Up to 1863 tournament games that were drawn had to be replayed but since Dundee 1867 the rule was replaced with a half point given to both players. In 1929 in the first rules of chess published by FIDE the rule required a minimum of 30 moves before agreeing to draw. The requirement was abolished in 1952, reintroduced in 1962 and finally abandoned in 1964. More recently, in 2005 at the Super Tournament of Sofia, the players could only conclude a draw after a positive answer by the tournament director (Zurab Azmailparashvili).
There where some ‘specialists’ of draw games: In 1929 Maroczy drew all his nine games. Alberic O’Kelly drew all his nine games at Beverwijk in 1959, in 1971 Unzicker at Berlin draw all his 15 games. In 1999 at the Petrosian Memorial there were only 3 decisive games out of 90 games played and five players, Vasily Smyslov, Boris Spassky, Vlastimil Hort, Mark Taimanov and Yuri Balashov drew all their 9 games at an average of less than 20 moves.
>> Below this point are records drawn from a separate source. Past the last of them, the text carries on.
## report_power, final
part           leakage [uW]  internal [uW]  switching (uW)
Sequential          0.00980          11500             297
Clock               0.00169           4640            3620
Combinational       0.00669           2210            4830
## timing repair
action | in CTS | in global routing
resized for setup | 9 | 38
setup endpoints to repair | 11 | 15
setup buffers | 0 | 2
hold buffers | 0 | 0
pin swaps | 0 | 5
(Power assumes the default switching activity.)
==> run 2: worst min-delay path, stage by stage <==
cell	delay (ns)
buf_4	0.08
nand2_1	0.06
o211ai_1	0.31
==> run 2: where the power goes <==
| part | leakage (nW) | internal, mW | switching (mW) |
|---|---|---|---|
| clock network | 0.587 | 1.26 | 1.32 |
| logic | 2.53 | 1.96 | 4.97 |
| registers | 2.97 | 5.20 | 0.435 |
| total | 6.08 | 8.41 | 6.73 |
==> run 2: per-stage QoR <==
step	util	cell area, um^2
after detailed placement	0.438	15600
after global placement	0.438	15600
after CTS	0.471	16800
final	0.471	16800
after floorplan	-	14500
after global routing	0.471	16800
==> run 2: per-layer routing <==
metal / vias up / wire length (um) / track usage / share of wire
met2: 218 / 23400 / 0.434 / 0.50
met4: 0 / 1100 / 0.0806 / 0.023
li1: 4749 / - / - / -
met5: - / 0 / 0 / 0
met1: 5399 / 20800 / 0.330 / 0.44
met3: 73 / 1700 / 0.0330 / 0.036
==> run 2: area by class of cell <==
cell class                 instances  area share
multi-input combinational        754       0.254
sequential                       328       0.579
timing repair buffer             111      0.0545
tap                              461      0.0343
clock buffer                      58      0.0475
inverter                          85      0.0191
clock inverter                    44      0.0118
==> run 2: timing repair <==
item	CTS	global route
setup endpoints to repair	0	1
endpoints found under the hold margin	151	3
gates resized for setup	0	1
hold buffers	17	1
**config.mk**
```make
export PLATFORM = sky130hd
export DESIGN_NAME = tracker_serial_frame_parser_unit
export DESIGN_NICKNAME = d
export VERILOG_FILES = /design/src/hw/rtl/tsfp_pkg.sv /design/src/hw/rtl/tsfp_front.sv /design/src/hw/rtl/tsfp_queue.sv /design/src/hw/rtl/tsfp_back.sv /design/src/hw/rtl/tracker_serial_frame_parser_unit.sv
export SDC_FILE = /design/constraint.sdc
export NUM_CORES = 1
export LEC_CHECK = 0
export ABC_AREA = 0
export BUFFER_PORTS_ARGS = -buffer_cell sky130_fd_sc_hd__buf_2
export CAP_MARGIN = 40
export CORE_MARGIN = 2
export CORE_UTILIZATION = 35
export CTS_CLUSTER_SIZE = 14
export DETAILED_ROUTE_END_ITERATION = 10
export GPL_ROUTABILITY_DRIVEN = 0
export PLACE_DENSITY = 0.51
export SYNTH_ARGS = -nofsm -noshare
export SYNTH_HDL_FRONTEND = slang
export SYNTH_HIERARCHICAL = 1
export SYNTH_SLANG_ARGS = --single-unit
```
**constraint.sdc**
```tcl
create_clock -name clk -period 11.5 [get_ports clk]
set_input_delay 1.725 -clock clk [delete_from_list [all_inputs] [get_ports clk]]
set_output_delay 1.725 -clock clk [all_outputs]
set_load 0.02 [all_outputs]
```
The precursors were Georg Marco and Carl Schlechter in their match played at Vienna 1873 they drew all their 10 games.
Among some greatest draws:
Englisch-Blackburne London 1883
Halprin-Pillsbury, Munich 1900
Schlechter- EM. Lasker (7) wch 1910
Alekhine-Capablanca (22) wch 1927
Capablanca-Bogoljubow, Calsbad 1929
Euwe-Capablanca, (8) match 1931
Spielmann-Lasker Moscow 1935
Alekhine-Botvinnik Nottingham 1936
Bronstein-Botvinnik (18) match 1951
Fischer-Tal, Leipzig ol 1960
Gligoric-Tal, Bled 1961
Title given to draw specialist like Carl Schlechter, Petar Trifunovic, Tigran Petrosian, Arthur Dunkelblum, Ulf Andersson, Gennadi Sosonko, Iosif Dorfman and in the 80’s to Boris Spassky…
A chess problem, in which both Kings are mated, having usually two help-mate solutions. In one solution Black plays first and helps White to mate the Black King. In another solution White plays first and helps Black to mate the White King.